Aura
by Gary Glickman
Haworth, Southern Tier Editions
345 pages, $19.95 (paper)
Gary Glickman’s Aura follows the artistic and sexual exploits of a group of friends in New York, all in their early twenties, and a few of the friends and lovers they pick up along the way. The group includes Jane, a precocious novelist; Richy, a once-promising but faltering playwright; Annie, a budding actress; and Leo, a painter and poet who opts for the security of a medical career over his art. They begin full of hope and in search of that first signifier of New York adulthood: a stable lease. As his characters strive for success in their art and in their love lives, Glickman asks his readers to consider what it takes to be extraordinary; who has the “aura” of greatness, as Jane would put it, necessary to live a creative life and be successful at it? Novels like Aura are admirable for their attempt to capture what’s extraordinary about seemingly ordinary lives. Glickman also examines the characters’ terrifying, sublime confrontation with lost potential, both personal and professional. The nonlinear aspects of the narrative provide the reader with just enough information about where his characters end up to make their early dreams seem all the more painful or prescient. One can’t help wondering, as Richy drags his feet in the pursuit of his art or as Leo relegates his art to the corners of his life, whether it’s ever too late to become what you want to be when you grow up. It is testimony to Glickman’s respect for his characters that he tries to make us care about them even if we’re not always meant to like them. But he may sometimes underestimate the distance he needs to reach across to bring us along.
Thomas March
Freedom in this Village: Twenty-Five Years
of Black Gay Men’s Writing, 1979 to the Present
Edited by E. Lynn Harris
Carroll & Graf. 461 pages, $15.95
Freedom in this Village collects writings from 47 black gay authors.
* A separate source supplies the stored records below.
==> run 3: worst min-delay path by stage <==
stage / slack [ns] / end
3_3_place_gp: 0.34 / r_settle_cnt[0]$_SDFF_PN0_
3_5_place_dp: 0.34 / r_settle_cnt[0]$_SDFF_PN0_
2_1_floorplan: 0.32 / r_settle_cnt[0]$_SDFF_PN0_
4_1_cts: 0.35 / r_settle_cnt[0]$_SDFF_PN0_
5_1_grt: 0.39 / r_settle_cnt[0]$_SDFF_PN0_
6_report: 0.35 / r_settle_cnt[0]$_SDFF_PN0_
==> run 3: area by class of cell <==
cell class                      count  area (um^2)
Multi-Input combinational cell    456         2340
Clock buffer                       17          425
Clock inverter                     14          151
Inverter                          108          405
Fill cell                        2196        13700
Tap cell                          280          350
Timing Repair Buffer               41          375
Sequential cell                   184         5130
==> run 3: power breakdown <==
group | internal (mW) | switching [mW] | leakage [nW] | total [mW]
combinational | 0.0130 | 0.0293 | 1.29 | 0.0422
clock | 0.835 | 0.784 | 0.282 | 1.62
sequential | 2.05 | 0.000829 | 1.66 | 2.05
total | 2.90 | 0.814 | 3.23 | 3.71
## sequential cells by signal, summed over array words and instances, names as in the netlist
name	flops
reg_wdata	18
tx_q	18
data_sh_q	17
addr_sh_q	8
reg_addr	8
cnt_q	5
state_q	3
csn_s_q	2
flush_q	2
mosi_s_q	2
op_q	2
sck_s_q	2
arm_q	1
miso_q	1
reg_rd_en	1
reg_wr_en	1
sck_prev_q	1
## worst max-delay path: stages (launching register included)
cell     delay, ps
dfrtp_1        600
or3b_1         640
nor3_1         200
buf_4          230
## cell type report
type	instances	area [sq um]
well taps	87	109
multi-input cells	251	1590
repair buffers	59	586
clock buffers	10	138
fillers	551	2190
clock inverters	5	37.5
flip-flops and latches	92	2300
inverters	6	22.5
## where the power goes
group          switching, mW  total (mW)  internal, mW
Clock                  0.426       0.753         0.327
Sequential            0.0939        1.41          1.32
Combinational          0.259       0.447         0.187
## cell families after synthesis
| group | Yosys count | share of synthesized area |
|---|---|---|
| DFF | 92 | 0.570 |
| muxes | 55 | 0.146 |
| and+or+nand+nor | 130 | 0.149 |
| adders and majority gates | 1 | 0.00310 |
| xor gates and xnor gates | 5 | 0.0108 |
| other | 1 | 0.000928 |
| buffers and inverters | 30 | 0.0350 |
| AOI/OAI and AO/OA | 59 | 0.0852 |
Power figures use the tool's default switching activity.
===== src/rtl/noc_slave_port.sv =====
`default_nettype none
// ============================================================================
// Module   : noc_slave_port
// Purpose  : Splits header+payload packets popped from the arbiter FIFO into
//            single-byte slave writes. Optional ack timeout with payload
//            drain is enabled by defining NOC_SLAVE_TIMEOUT_EN.
// Revision : 1.0 - initial release
// ============================================================================
module noc_slave_port #(
  parameter int DSIZE   = 8,
  parameter int TIMEOUT = 15
) (
  input  logic             clk,
  input  logic             rstn,
  input  logic             fifo_rempty,
  input  logic [DSIZE-1:0] fifo_rdata,
  output logic             fifo_rden,
  output logic             slave_req,
  output logic [3:0]       slave_addr,
  output logic [DSIZE-1:0] slave_data,
  input  logic             slave_ack,
  output logic             pkt_done,
  output logic             busy,
  output logic             err_timeout
);

  if (DSIZE < 8) begin : g_dsize_check
    $error("noc_slave_port: DSIZE must be at least 8 to hold a header byte");
  end

  if (TIMEOUT < 1 || TIMEOUT > 15) begin : g_timeout_check
    $error("noc_slave_port: TIMEOUT must fit the 4-bit ack-wait counter (1..15)");
  end

  typedef enum logic [2:0] {
    IDLE  = 3'd0,
    HDR   = 3'd1,
    FETCH = 3'd2,
    LOAD  = 3'd3,
    SEND  = 3'd4,
    DRAIN = 3'd5
  } state_t;

  state_t           r_state;
  state_t           w_state_nxt;
  logic             r_arm;
  logic [3:0]       r_remaining;
  logic [3:0]       w_remaining_nxt;
  logic [3:0]       w_remaining_dec;
  logic             r_slave_req;
  logic             w_slave_req_nxt;
  logic [3:0]       r_slave_addr;
  logic [3:0]       w_slave_addr_nxt;
  logic [DSIZE-1:0] r_slave_data;
  logic [DSIZE-1:0] w_slave_data_nxt;
  logic             r_pkt_done;
  logic             w_pkt_done_nxt;
  logic             w_fifo_rden;

`ifdef NOC_SLAVE_TIMEOUT_EN
  localparam logic [3:0] c_timeout = 4'(TIMEOUT);
  logic [3:0] r_to_cnt;
  logic [3:0] w_to_cnt_nxt;
  logic       w_to_hit;
  logic       r_err_timeout;
  logic       w_err_timeout_nxt;

  // Fires on the SEND cycle whose missing ack would bring the count to TIMEOUT.
  assign w_to_hit = ((r_to_cnt + 4'd1) == c_timeout);
`endif

  // Saturating decrement keeps the byte count from wrapping below zero.
  assign w_remaining_dec = (r_remaining != 4'd0) ? (r_remaining - 4'd1) : 4'd0;

  always_ff @(posedge clk or negedge rstn) begin
    if (!rstn) begin
      r_state      <= IDLE;
      r_arm        <= 1'b0;
      r_remaining  <= 4'd0;
      r_slave_req  <= 1'b0;
      r_slave_addr <= 4'd0;
      r_slave_data <= '0;
      r_pkt_done   <= 1'b0;
    end else begin
      r_state      <= w_state_nxt;
      r_arm        <= 1'b1;
      r_remaining  <= w_remaining_nxt;
      r_slave_req  <= w_slave_req_nxt;
      r_slave_addr <= w_slave_addr_nxt;
      r_slave_data <= w_slave_data_nxt;
      r_pkt_done   <= w_pkt_done_nxt;
    end
  end

`ifdef NOC_SLAVE_TIMEOUT_EN
  always_ff @(posedge clk or negedge rstn) begin
    if (!rstn) begin
      r_to_cnt      <= 4'd0;
      r_err_timeout <= 1'b0;
    end else begin
      r_to_cnt      <= w_to_cnt_nxt;
      r_err_timeout <= w_err_timeout_nxt;
    end
  end
`endif

  always_comb begin
    w_state_nxt       = r_state;
    w_remaining_nxt   = r_remaining;
    w_slave_req_nxt   = r_slave_req;
    w_slave_addr_nxt  = r_slave_addr;
    w_slave_data_nxt  = r_slave_data;
    w_pkt_done_nxt    = 1'b0;
    w_fifo_rden       = 1'b0;
`ifdef NOC_SLAVE_TIMEOUT_EN
    w_to_cnt_nxt      = r_to_cnt;
    w_err_timeout_nxt = 1'b0;
`endif

    case (r_state)
      IDLE: begin
        // r_arm holds off the first pop until one edge after reset release.
        w_fifo_rden = r_arm & ~fifo_rempty;
        if (w_fifo_rden) begin
          w_state_nxt = HDR;
        end
      end

      HDR: begin
        w_slave_addr_nxt = fifo_rdata[3:0];
        w_remaining_nxt  = fifo_rdata[7:4];
        if (fifo_rdata[7:4] == 4'd0) begin
          w_pkt_done_nxt = 1'b1;
          w_state_nxt    = IDLE;
        end else begin
          w_state_nxt    = FETCH;
        end
      end

      FETCH: begin
        w_fifo_rden = ~fifo_rempty;
        if (w_fifo_rden) begin
          w_state_nxt = LOAD;
        end
      end

      LOAD: begin
        w_slave_data_nxt = fifo_rdata;
        w_slave_req_nxt  = 1'b1;
        w_state_nxt      = SEND;
`ifdef NOC_SLAVE_TIMEOUT_EN
        w_to_cnt_nxt     = 4'd0;
`endif
      end

      SEND: begin
        // Ack takes priority over a timeout landing on the same cycle.
        if (slave_ack) begin
          w_slave_req_nxt = 1'b0;
          w_remaining_nxt = w_remaining_dec;
          if (w_remaining_dec == 4'd0) begin
            w_pkt_done_nxt = 1'b1;
            w_state_nxt    = IDLE;
          end else begin
            w_state_nxt    = FETCH;
          end
        end
`ifdef NOC_SLAVE_TIMEOUT_EN
        else if (w_to_hit) begin
          // The unacked byte is abandoned; only unpopped payload is drained.
          w_slave_req_nxt   = 1'b0;
          w_err_timeout_nxt = 1'b1;
          w_remaining_nxt   = w_remaining_dec;
          w_state_nxt       = DRAIN;
        end else begin
          w_to_cnt_nxt      = r_to_cnt + 4'd1;
        end
`endif
      end

`ifdef NOC_SLAVE_TIMEOUT_EN
      DRAIN: begin
        if (r_remaining == 4'd0) begin
          w_pkt_done_nxt = 1'b1;
          w_state_nxt    = IDLE;
        end else begin
          w_fifo_rden = ~fifo_rempty;
          if (w_fifo_rden) begin
            w_remaining_nxt = w_remaining_dec;
            if (w_remaining_dec == 4'd0) begin
              w_pkt_done_nxt = 1'b1;
              w_state_nxt    = IDLE;
            end
          end
        end
      end
`endif

      default: begin
        w_state_nxt = IDLE;
      end
    endcase
  end

  assign fifo_rden  = w_fifo_rden;
  assign slave_req  = r_slave_req;
  assign slave_addr = r_slave_addr;
  assign slave_data = r_slave_data;
  assign pkt_done   = r_pkt_done;
  assign busy       = (r_state != IDLE);

`ifdef NOC_SLAVE_TIMEOUT_EN
  assign err_timeout = r_err_timeout;
`else
  assign err_timeout = 1'b0;
`endif

endmodule
`default_nettype wire


===== config.mk =====
export PLATFORM = sky130hd
export DESIGN_NAME = noc_slave_port
export DESIGN_NICKNAME = d
export VERILOG_FILES = /design/src/rtl/noc_slave_port.sv
export SDC_FILE = /design/constraint.sdc
export NUM_CORES = 1
export LEC_CHECK = 0
export ABC_AREA = 0
export BUFFER_PORTS_ARGS = -buffer_cell sky130_fd_sc_hd__buf_2
export CAP_MARGIN = 40
export CORE_MARGIN = 4
export CORE_UTILIZATION = 45
export DETAILED_ROUTE_END_ITERATION = 10
export PLACE_DENSITY_LB_ADDON = 0.15
export SYNTH_ARGS = -nofsm -noshare
export SYNTH_HDL_FRONTEND = slang
export SYNTH_SLANG_ARGS = --single-unit

===== constraint.sdc =====
create_clock -name clk -period 1.3 [get_ports clk]
set_input_delay 0.13 -clock clk [delete_from_list [all_inputs] [get_ports clk]]
set_output_delay 0.13 -clock clk [all_outputs]
set_load 0.01 [all_outputs]

==> summary.md <==
| Metric | Value |
|---|---|
| Register Area | 550.5 sq um |
| Number of global-route vias before repair | 922 |
| Async set-reset flop share out of synthesis | 100.0% |
| Final Critical Period | 1488 ps |
| Clk_lat worst skew | 320 ps |
| Leading cell type in the layout, fill and taps excluded | buf_2 |
| Cells after synthesis | 87 |
| I/O pins | 29 |
| Antenna violations before repair | 0 |
| Status | finished with violations |
| DR vias/cell | 5.259 |
| Die Width | 55.25 um |
| Syn Nets | 99 |
| Most common flop cell mapped by yosys | dfrtp_1 |
| Cts bufs inserted | 3 |
| Design area | 1388 sq um |
| Met2 WL post-DR | 1.138 mm |
| Footprint of the multi-input gates | 461.7 sq um |
| FILL cells | 174 |
| H-tree Lvls | 1 |
| Setup violators final | 19 |
| Worst Hold Depth | 2 |
| N_diodes | 0 |
| Worst-path clk slew | 120 ps |
| Failing checks | setup timing |
| Syn_area_per_cell | 11.55 sq um |
| Via count | 831 |
| Stages on the worst setup path | 3 |
| Drt drc | 0 |
| Worst IR Drop VDD | 1.343 mV |
| Largest net degree at the start of global routing | 23 |
| Top Layer Used | met4 |
| Pwr dens | 2285 nW/um^2 |
| CP Launch Type | flip-flop |
| FF+latch count, synth | 22 |
| Nets@finish | 144 |
| Sequential area share after synthesis | 54.79% |
| Final hold viol count | 0 |
| HPWL Detailed | 1.572 mm |
| Most frequent cells in the layout | buf_2, dfrtp_1, mux2_2, buf_4, buf_6 |
| Final WS setup | -187.9 ps |
| Unrepaired setup endpoints after global routing | yes |
| Worst EP required | 1170 ps |
| Hold Path Class | primary input to flip-flop |
| Initial Utilization | 49.20% |
| First-pass iteration count of the detailed router | 3 |
| GRT Util Overall | 16.40% |
| Gr ovfl total | 0 |
| Met3 wire length | 116 um |
| Lkg Pwr | 0.6509 nW |
| Crit path cell chain | buf_6 -> or3_1 -> buf_2 |
| Wire length of the first global-routing pass | 4.029 mm |
| Synth Cell Area | 1005 sq um |
| Die height | 55.25 um |
| Root buffer cell | clkbuf_4 |
| Reg2reg path depth | 4 |
| Rows | 16 |
| Max Buffers Root-to-Sink | 2 |
| Crit path max-delay family | flip-flops |
| Max stage delay on crit path | 410 ps |
| R2R setup slack | -140 ps |
| Initial DRC count | 13 |
| Routed Antenna Nets | 0 |
| Placed Area | 1224 sq um |
| # port buffers | 27 |
| Synth cell types | 32 |
| Routed WL | 2.313 mm |
| Sinks on Clock Net | 22 |
| Die Footprint | 3053 sq um |
| Area growth syn-to-layout | 38.11% |
| Setup CP Type | flip-flop to output port |
| Final Hold Slack | 43.23 ps |
| Period utilization | 114.5% |
| Max-cap violation count | 0 |
| DR WL/cell | 14.64 um |
| Placer Congestion | 0.8032 |
| Placeable core area | 2042 sq um |
| Crit end category | output port |
| Critical path arrival | 1360 ps |
| Clock Skews | 7.029 ps |
| Max-slew violation count | 0 |
| Max Freq | 672.1 MHz |
| Syn. warnings | 0 |
| CP Buf/Inv Count | 2 |
| CP max-delay cell | dfrtp_1 |
| Layout cells sized above 1 | 54.96% |
| Worst-path fanout max | 13 |
| Fin util | 67.95% |
| Number of synthesized flops with an enable pin | 0 |
| CTS tree | built |
| DRT met1 WL | 1.017 mm |
-- per-stage QoR --
| step | TNS (ps) | std cells | setup WS, ps | power [W] |
|---|---|---|---|---|
| global placement | -63.30 | 147 | -18.02 | 0.002499 |
| detailed placement | -158.1 | 147 | -48.39 | 0.002547 |
| finish | -1919 | 158 | -187.9 | 0.003171 |
| global route | -3323 | 158 | -264.3 | 0.003418 |
| floorplan | -85.07 | 87 | -7.940 | 0.001991 |
| CTS | -1917 | 158 | -183.6 | 0.003100 |
-- state kept, by name (all words and copies together), names as in the netlist --
register,flops
r_remaining,4
r_state,3
pkt_done,1
slave_req,1
slave_data,8
slave_addr,4
r_arm,1
-- synth_stat cells (2+ instances only) --
master	instances	area share [%]
nor3_1	4	2.0
mux2_2	13	15
dfrtp_1	22	55
nand3b_1	2	1.5
inv_1	2	0.75
conb_1	2	0.75
nand2_1	3	1.1
o21ai_1	2	1.0
o21ai_0	5	2.5
nor2_1	4	1.5
a21oi_1	5	2.5
nor4_1	3	1.9
-- worst paths after layout --
kind	from	endpoint
max reg2reg	r_state[0]	slave_data[7]
max	r_state[1]	busy
min	slave_ack	r_state[2]
min in group asynchronous	rstn	slave_req
min reg2reg	slave_data[5]	slave_data[5]
max in group asynchronous	rstn	slave_data[1]
-- layout make-up --
type / count / area share [%]
Sequential cell: 22 / 39.68
Multi-Input combinational cell: 58 / 33.27
Timing Repair Buffer: 45 / 21.46
Clock buffer: 4 / 2.615
Tap cell: 27 / 2.435
Inverter: 2 / 0.5410
-- power by group --
| group | internal (W) | switching (W) | leakage, nW |
|---|---|---|---|
| sequential | 0.000989 | 0.000198 | 0.266 |
| combinational | 0.000843 | 0.000757 | 0.364 |
| clock | 0.000171 | 0.000213 | 0.0210 |
-- kinds of logic (layout without fill, tap and decap cells) --
| group | count (synthesis) | after routing | synth area share (%) |
|---|---|---|---|
| AND/OR/NAND/NOR | 24 | 24 | 14.20 |
| flip-flops | 22 | 22 | 54.79 |
| AO/OA/AOI/OAI | 19 | 19 | 11.71 |
| multiplexers | 13 | 13 | 14.57 |
| buffers and inverters | 7 | 51 | 3.984 |
| other | 2 | 2 | 0.7475 |
-- repair_timing --
| action | CTS | global route |
|---|---|---|
| endpoints found under the hold margin | 23 | 0 |
| endpoints found under the setup margin | 19 | 22 |
| resized for setup | 11 | 9 |
| pin swaps | 5 | 5 |
| gates cloned | 0 | 0 |
| setup buffers | 5 | 0 |
| hold buffers | 2 | 0 |
-- layer usage --
layer | global-route usage (%) | vias up
met5 | 0 | -
met4 | 7.292 | 0
met3 | 4.196 | 5
met2 | 27.70 | 19
met1 | 19.49 | 414
li1 | - | 393
(Power assumes the default switching activity.)
--- src/rtl/piso_tx.sv ---
// Parallel-in/serial-out transmitter: accepts a WIDTH-bit word over valid/ready
// and shifts it out one bit per clock on sout/soutb, with gapless back-to-back words.
module piso_tx #(
    parameter int unsigned WIDTH     = 8,
    parameter bit          LSB_FIRST = 1'b1
) (
    input  logic             clk,
    input  logic             res,
    input  logic             load_valid,
    output logic             load_ready,
    input  logic [WIDTH-1:0] din,
    output logic             sout,
    output logic             soutb,
    output logic             frame,
    output logic             done
);

    localparam int unsigned CW = $clog2(WIDTH);

    typedef enum logic {
        S_IDLE,
        S_SHIFT
    } state_t;

    state_t           r_state;
    state_t           w_state_nxt;
    logic [CW-1:0]    r_cnt;
    logic [CW-1:0]    w_cnt_nxt;
    logic [WIDTH-1:0] r_shift;
    logic [WIDTH-1:0] w_shift_nxt;
    logic             r_sout;
    logic             w_sout_nxt;
    logic             r_soutb;
    logic             r_frame;
    logic             w_frame_nxt;
    logic             r_done;
    logic             w_done_nxt;
    logic             w_last;
    logic             w_accept;

    assign w_last     = (r_state == S_SHIFT) && (r_cnt == '0);
    assign load_ready = ~res & ((r_state == S_IDLE) | w_last);
    assign w_accept   = load_valid & load_ready;

    // r_shift holds the bits not yet presented, aligned so the next one sits at the output end
    always_comb begin
        w_state_nxt = r_state;
        w_cnt_nxt   = r_cnt;
        w_shift_nxt = r_shift;
        w_sout_nxt  = r_sout;
        w_frame_nxt = r_frame;
        w_done_nxt  = 1'b0;

        case (r_state)
            S_IDLE: begin
                w_sout_nxt  = 1'b0;
                w_frame_nxt = 1'b0;
            end
            S_SHIFT: begin
                if (r_cnt != '0) begin
                    w_cnt_nxt = r_cnt - CW'(1);
                    if (LSB_FIRST) begin
                        w_sout_nxt  = r_shift[0];
                        w_shift_nxt = r_shift >> 1;
                    end else begin
                        w_sout_nxt  = r_shift[WIDTH-1];
                        w_shift_nxt = r_shift << 1;
                    end
                end else begin
                    w_done_nxt  = 1'b1;
                    w_state_nxt = S_IDLE;
                    w_sout_nxt  = 1'b0;
                    w_frame_nxt = 1'b0;
                    w_shift_nxt = '0;
                end
            end
            default: begin
                w_state_nxt = S_IDLE;
            end
        endcase

        // An accept overrides the shift/idle path; done from a finishing word is kept
        if (w_accept) begin
            w_state_nxt = S_SHIFT;
            w_cnt_nxt   = CW'(WIDTH - 1);
            w_frame_nxt = 1'b1;
            if (LSB_FIRST) begin
                w_sout_nxt  = din[0];
                w_shift_nxt = din >> 1;
            end else begin
                w_sout_nxt  = din[WIDTH-1];
                w_shift_nxt = din << 1;
            end
        end
    end

    always_ff @(posedge clk) begin
        if (res) begin
            r_state <= S_IDLE;
            r_cnt   <= '0;
            r_shift <= '0;
            r_sout  <= 1'b0;
            r_soutb <= 1'b1;
            r_frame <= 1'b0;
            r_done  <= 1'b0;
        end else begin
            r_state <= w_state_nxt;
            r_cnt   <= w_cnt_nxt;
            r_shift <= w_shift_nxt;
            r_sout  <= w_sout_nxt;
            r_soutb <= ~w_sout_nxt;
            r_frame <= w_frame_nxt;
            r_done  <= w_done_nxt;
        end
    end

    assign sout  = r_sout;
    assign soutb = r_soutb;
    assign frame = r_frame;
    assign done  = r_done;

endmodule

--- config.mk ---
export PLATFORM = sky130hd
export DESIGN_NAME = piso_tx
export DESIGN_NICKNAME = d
export VERILOG_FILES = /design/src/rtl/piso_tx.sv
export SDC_FILE = /design/constraint.sdc
export NUM_CORES = 1
export LEC_CHECK = 0
export BUFFER_PORTS_ARGS = -buffer_cell sky130_fd_sc_hd__buf_2
export CAP_MARGIN = 20
export CELL_PAD_IN_SITES_DETAIL_PLACEMENT = 0
export CELL_PAD_IN_SITES_GLOBAL_PLACEMENT = 1
export CORE_MARGIN = 2
export CORE_UTILIZATION = 33
export DETAILED_ROUTE_END_ITERATION = 12
export HOLD_SLACK_MARGIN = 0.05
export PLACE_DENSITY_LB_ADDON = 0.1
export SLEW_MARGIN = 20
export SYNTH_ARGS = -nofsm -noshare
export SYNTH_HDL_FRONTEND = slang
export SYNTH_SLANG_ARGS = --single-unit
--- constraint.sdc ---
create_clock -name clk -period 1.7 [get_ports clk]
set_clock_uncertainty 0.2 [all_clocks]
set_input_delay 0.34 -clock clk [delete_from_list [all_inputs] [get_ports clk]]
set_output_delay 0.34 -clock clk [all_outputs]
set_load 0.005 [all_outputs]
==> results list, run 1 <==
* Status: finished, violations left
- The checks that failed: setup timing.
* Cts bufs inserted: 3
* Clock Latency Late Sink: 0.28 ns
* Worst Path Buf+Inv: 2
* Worst hold path class: primary input to register
- The initial utilization of the core area, before any placement, comes to 0.341.
- The tree is rooted in a sky130_fd_sc_hd__clkbuf_4.
- Post-route design area: 848 sq um
- For the pin with the worst max-slew slack, the measured transition is 0.323 ns.
* Total count of max-transition violations in the final report: 0
- After the flow finishes, the layout carries non-filler instances totaling 124.
- Hold Fails Final Rpt: 0
- Data arrives at the worst endpoint at 1.25 ns.
- CTS max path bufs: 2
* Final setup margin: -0.0898 ns
- For the worst setup path, the data required time is 1.16 ns.
- Post-route antenna net violation count: 0
- After synthesis the netlist holds a flip-flop and latch count of 15.
* Standard cell core area: 0.00190 sq mm
- Setup slack on the worst reg-to-reg path comes out at -0.02 ns.
- Static leakage: 0.353 nW
- Worst-case setup slack after placement: -0.0341 ns
- Across the run, the number of max-cap violations was 0.
- Max incr delay on CP: 0.34 ns
* Vias in the first global route: 577
- Along the worst path, the maximum fanout reaches 2.
- Setup repair after global routing could not meet its margin everywhere.
* Critical register-to-register path endpoint: soutb
* Count of yosys warnings during synthesis: 0
- For the finished layout, the period the worst path requires is 1.79 ns.
* Count of cell types in the netlist: 20
- Post-route clock period utilization: 1.05
- Kind of critical path: register to output pin
* Total nets after synthesis: 87
- Among the stages of the critical path, the cell type that occurs most often is sky130_fd_sc_hd__ha_4.
- Number of antenna violations at the first check in global routing: 0
* Setup tns final: -0.109 ns
- Number of DRC markers in iteration 0: 11
- In the final layout, the share of cells above drive strength 1 is 0.381.
- Tracing the worst setup path back leads to its startpoint at r_cnt[1].
- First-pass GRT wire length: 2.57 mm
- Gr ovfl total: 0
- The repair_antennas step left the layout with diodes totalling 0.
- After detailed routing, the number of vias per cell comes to 4.81.
- The worst setup path is launched from a register.
* Min-Delay Endpoint: sout
- Clock-pin slew on the worst setup and hold paths: 0.10 ns
* Number of rows created at floorplan: 16
- The worst hold path passes through 3 cells.
- In the routed design, unresolved DRC markers number 0.
* Number of failing setup endpoints in the final timing report: 3
- After technology mapping, the gate count stands at 74.
* Crit Reg-Reg Startpoint: r_cnt[1]
- Level count of the clock H-tree: 1
- Counting every sink on the clock net gives 15.
- Quantity of hold-fixing buffers added after cts: 0
- Depth of the most critical reg-to-reg path: 7
- Family of cells with the greatest summed delay on the critical path: flip-flops
- The routed design has 1.40 mm of wire.
- CTS tree: done
* Die Width: 48.3 um
- From bottom edge to top edge, the die measures 48.3 um.
- Relative max-transition margin: 0.784
- Hold wc startpoint: din[0]
* Overall die area: 0.00233 sq mm
- Nets@finish: 111
- Timing would allow up to 0.559 GHz.
- Mapped Avg Cell Area: 8.76 sq um
- In this run the cell area measured after placement is 778 sq um.
* Series of cell instances along the critical path: inv_2 -> ha_4 -> ha_4 -> nor2b_4 -> nor2_1 -> buf_2
- Count of vias placed by the detailed router: 597
- Sequential fraction of the synthesis area: 0.463
* Critical Path End Type: output pin
- Final hold analysis gives a worst-case slack of 0.124 ns.
- The first detailed-routing pass took 4 iterations.
- Gpl congestion: 0.720
- IR analysis of the VDD net gives a maximum drop of 355 uV.
- Among all stages on the critical path, the largest delay is contributed by sky130_fd_sc_hd__dfxtp_2.
- Power density cells: 904 mW/mm^2
- Total half-perimeter wirelength after legalization and detailed placement: 1.03 mm
* Mapped Area: 648 sq um
- Average wire per cell in the routed design: 11.3 um
* Synth-to-layout area growth: 30.9%
- For this run, the total global-route usage over all layers was measured as 0.141.
- Pin count of the biggest net entering global routing: 16
* Cells after DPL: 118
- The count of buffers added on input and output ports is 15.
- In this run the count of I/O pins placed on the die edge is 16.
Although it favors fiction over nonfiction and excerpts from novels over poetry, the anthology is a valuable one, if only because there’s such a dearth of anthologies with this focus. In his introduction, Harris laments this scarcity and points out that all of the important anthologies, notably In the Life and Brother to Brother, are out of print, while the pioneering writers of black gay literature “are virtually unknown to new generations of readers.” The fact that this anthology might be read as recovery work is troubling. (Also troubling is the number of individuals in the collection who have died from AIDS.) Included in the anthology are all the usual suspects, such as James Baldwin, Essex Hemphill, and Samuel Delany. The inclusion of newer works along with the classic ones makes it possible to chart how far we’ve come over half a century. Consider the excerpt from James Earl Hardy’s novel, 2nd Time Around. Set in the early 1990’s, a mere decade-plus ago, the passage recounts a principal character’s reaction on hearing about gay marriage, and he finds the idea completely incomprehensible. As Daniel Garrett observes in “Other Countries: The Importance of Difference”: “Gay literature, and now Black Gay literature, is not so much a rewriting of history as an additional writing of it; together these various literatures, like our various selves, produce history.”